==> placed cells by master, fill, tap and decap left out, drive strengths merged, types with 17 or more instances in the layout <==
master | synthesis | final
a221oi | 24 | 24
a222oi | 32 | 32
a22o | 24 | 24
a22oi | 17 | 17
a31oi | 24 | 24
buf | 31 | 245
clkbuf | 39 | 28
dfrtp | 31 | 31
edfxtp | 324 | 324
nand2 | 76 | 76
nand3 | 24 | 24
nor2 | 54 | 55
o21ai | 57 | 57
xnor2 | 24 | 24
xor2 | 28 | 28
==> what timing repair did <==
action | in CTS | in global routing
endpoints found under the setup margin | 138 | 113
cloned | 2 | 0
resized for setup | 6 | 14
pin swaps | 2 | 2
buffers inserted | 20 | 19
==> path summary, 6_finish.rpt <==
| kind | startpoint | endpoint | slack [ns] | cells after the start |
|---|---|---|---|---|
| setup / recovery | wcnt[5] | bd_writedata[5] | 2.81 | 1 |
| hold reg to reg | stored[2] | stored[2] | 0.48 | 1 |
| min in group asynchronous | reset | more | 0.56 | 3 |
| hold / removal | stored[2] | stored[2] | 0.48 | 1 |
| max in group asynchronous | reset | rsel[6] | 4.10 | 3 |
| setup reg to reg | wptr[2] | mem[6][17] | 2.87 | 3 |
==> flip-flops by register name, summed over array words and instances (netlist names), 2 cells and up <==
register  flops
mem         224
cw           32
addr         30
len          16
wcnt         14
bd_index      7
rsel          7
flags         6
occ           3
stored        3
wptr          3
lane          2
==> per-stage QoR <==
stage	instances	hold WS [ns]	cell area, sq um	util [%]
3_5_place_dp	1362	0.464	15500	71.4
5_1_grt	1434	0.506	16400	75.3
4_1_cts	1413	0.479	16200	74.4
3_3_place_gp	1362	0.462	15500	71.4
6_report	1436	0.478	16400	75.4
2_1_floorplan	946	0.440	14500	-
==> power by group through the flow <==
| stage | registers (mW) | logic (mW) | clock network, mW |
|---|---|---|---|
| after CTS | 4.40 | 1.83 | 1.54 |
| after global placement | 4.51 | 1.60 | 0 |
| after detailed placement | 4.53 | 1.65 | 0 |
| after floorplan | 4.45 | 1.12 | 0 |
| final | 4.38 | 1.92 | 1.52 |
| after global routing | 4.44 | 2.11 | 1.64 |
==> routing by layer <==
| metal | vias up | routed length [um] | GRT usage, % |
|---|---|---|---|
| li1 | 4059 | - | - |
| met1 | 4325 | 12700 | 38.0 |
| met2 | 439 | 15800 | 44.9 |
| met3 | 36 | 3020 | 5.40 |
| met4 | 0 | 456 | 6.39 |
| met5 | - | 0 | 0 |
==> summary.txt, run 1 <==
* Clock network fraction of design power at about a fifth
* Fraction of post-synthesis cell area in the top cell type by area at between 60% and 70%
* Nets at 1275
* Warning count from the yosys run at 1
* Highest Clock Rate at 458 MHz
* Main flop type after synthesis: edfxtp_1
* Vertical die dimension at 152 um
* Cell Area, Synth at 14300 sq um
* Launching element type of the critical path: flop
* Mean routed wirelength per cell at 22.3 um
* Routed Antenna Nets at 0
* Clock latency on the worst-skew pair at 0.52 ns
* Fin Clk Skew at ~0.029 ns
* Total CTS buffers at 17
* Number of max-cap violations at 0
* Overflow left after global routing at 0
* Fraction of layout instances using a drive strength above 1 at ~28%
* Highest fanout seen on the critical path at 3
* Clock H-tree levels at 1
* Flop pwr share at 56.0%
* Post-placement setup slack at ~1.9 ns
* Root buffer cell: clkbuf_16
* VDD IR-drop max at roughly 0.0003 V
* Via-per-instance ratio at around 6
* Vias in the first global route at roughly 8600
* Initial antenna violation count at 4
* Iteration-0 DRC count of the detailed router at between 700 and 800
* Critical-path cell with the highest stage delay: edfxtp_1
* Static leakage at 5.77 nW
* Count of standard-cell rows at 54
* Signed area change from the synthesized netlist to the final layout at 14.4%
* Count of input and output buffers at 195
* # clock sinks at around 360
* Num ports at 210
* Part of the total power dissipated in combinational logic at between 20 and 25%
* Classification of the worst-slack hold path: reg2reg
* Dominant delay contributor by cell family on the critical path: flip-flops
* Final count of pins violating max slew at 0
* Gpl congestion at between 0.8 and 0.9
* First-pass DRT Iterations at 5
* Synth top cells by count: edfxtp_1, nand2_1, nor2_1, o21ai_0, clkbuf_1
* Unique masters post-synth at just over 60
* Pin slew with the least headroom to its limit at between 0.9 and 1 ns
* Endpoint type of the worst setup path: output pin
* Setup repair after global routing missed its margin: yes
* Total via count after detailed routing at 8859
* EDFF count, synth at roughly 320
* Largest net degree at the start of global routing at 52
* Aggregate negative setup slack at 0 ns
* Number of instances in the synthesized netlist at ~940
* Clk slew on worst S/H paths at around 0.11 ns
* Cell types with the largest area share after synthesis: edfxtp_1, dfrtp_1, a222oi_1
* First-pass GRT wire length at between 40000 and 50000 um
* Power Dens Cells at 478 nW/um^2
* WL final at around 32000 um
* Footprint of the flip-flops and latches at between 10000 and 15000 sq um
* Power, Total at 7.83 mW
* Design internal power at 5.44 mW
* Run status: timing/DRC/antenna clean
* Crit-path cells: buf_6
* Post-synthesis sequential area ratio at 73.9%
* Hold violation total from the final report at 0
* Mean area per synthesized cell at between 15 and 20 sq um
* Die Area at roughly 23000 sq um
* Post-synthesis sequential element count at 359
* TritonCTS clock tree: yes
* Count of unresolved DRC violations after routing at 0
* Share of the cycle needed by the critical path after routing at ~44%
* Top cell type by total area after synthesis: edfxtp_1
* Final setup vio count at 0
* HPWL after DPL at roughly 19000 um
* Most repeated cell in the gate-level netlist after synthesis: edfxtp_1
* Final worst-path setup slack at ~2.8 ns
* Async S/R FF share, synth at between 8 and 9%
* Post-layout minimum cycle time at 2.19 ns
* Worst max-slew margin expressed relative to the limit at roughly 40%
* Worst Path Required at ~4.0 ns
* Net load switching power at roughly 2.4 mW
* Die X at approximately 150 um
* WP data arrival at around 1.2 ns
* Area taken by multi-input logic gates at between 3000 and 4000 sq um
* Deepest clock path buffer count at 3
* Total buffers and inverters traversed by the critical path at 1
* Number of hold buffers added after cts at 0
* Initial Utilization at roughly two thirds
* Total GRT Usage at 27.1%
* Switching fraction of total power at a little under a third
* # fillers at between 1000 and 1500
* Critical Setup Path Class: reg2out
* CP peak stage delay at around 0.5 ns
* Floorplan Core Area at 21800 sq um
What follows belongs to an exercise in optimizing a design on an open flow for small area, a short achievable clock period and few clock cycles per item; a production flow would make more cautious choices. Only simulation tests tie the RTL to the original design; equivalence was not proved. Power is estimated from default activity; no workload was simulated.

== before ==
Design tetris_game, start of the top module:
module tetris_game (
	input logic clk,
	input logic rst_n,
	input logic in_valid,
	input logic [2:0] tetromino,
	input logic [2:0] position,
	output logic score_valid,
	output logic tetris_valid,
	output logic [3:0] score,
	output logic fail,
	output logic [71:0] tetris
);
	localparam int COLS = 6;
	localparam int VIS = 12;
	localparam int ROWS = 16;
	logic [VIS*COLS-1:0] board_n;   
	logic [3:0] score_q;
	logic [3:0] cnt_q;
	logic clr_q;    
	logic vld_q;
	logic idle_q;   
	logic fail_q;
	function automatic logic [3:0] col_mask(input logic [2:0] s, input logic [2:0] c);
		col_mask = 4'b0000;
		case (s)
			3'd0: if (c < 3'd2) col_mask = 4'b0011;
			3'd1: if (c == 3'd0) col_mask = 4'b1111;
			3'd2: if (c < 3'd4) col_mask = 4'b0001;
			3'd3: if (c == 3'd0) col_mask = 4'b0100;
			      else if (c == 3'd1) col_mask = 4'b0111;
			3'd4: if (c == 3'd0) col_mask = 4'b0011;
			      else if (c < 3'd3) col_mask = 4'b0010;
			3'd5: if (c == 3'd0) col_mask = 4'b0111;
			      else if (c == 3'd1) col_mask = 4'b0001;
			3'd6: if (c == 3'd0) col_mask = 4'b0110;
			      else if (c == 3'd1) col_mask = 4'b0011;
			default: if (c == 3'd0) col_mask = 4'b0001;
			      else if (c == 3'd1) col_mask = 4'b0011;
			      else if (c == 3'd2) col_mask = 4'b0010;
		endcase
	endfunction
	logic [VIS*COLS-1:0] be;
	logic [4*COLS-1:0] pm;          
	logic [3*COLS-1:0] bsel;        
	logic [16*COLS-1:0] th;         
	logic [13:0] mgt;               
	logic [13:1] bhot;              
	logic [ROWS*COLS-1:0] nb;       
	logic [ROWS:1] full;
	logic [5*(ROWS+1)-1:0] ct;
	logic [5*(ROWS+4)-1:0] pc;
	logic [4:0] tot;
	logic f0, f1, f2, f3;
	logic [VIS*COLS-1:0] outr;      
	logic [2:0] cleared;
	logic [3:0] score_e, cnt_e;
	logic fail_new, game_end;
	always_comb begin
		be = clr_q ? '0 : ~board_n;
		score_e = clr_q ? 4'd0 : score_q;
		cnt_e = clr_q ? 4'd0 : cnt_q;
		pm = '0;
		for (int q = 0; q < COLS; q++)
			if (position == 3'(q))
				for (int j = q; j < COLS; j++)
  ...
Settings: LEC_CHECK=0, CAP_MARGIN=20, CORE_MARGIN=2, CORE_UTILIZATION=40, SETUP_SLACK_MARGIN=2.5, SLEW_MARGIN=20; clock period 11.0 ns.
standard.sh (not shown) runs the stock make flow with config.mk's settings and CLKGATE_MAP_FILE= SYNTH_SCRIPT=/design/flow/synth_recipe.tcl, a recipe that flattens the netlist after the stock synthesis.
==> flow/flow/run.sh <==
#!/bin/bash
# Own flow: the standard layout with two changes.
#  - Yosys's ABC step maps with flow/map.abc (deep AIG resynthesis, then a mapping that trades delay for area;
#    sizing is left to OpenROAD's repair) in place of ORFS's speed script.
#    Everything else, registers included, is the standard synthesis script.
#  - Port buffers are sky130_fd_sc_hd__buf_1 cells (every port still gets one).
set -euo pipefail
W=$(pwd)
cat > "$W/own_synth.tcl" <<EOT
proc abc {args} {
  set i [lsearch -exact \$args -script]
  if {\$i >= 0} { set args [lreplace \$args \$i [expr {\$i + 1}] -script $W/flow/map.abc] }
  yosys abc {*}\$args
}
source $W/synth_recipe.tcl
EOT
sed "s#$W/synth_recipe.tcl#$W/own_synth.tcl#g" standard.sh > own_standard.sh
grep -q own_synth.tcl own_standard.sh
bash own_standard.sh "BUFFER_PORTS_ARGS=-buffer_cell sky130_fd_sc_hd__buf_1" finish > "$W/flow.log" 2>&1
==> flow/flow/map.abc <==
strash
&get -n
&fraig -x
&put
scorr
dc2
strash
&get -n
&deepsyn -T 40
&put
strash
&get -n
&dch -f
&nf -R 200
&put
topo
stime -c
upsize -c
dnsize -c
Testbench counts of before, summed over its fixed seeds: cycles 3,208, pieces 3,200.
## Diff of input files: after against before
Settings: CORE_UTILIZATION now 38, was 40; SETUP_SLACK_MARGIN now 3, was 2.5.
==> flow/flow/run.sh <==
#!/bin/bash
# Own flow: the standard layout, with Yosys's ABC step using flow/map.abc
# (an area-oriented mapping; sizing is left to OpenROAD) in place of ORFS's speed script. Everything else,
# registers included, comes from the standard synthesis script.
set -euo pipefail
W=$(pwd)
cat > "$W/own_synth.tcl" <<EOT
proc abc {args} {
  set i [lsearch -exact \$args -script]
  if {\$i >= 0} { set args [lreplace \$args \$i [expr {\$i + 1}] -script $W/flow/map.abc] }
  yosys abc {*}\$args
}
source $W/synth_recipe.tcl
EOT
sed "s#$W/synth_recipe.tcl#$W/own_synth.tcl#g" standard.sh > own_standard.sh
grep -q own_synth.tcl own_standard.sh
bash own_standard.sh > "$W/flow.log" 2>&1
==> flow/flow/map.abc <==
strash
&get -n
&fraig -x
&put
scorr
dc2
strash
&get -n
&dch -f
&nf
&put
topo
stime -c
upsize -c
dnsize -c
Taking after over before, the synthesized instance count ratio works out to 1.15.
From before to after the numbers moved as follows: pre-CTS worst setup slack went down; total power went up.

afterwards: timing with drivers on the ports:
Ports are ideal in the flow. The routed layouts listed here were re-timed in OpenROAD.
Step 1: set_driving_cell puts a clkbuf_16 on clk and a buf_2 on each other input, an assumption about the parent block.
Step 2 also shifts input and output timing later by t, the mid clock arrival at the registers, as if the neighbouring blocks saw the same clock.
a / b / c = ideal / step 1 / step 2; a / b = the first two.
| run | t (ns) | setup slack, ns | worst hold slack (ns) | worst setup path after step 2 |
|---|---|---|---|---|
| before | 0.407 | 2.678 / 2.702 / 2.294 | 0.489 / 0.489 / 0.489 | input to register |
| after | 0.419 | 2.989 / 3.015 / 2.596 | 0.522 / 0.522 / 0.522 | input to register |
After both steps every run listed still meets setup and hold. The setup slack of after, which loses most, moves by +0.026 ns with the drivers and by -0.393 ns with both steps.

§ TASK DESCRIPTION
All lines of the entries containing the string "flip" must be shown in full.

§ YOUR SOLUTION
==> flip-flops by register name, summed over array words and instances (netlist names), 2 cells and up <==
* Dominant delay contributor by cell family on the critical path: flip-flops
* Footprint of the flip-flops and latches at between 10000 and 15000 sq um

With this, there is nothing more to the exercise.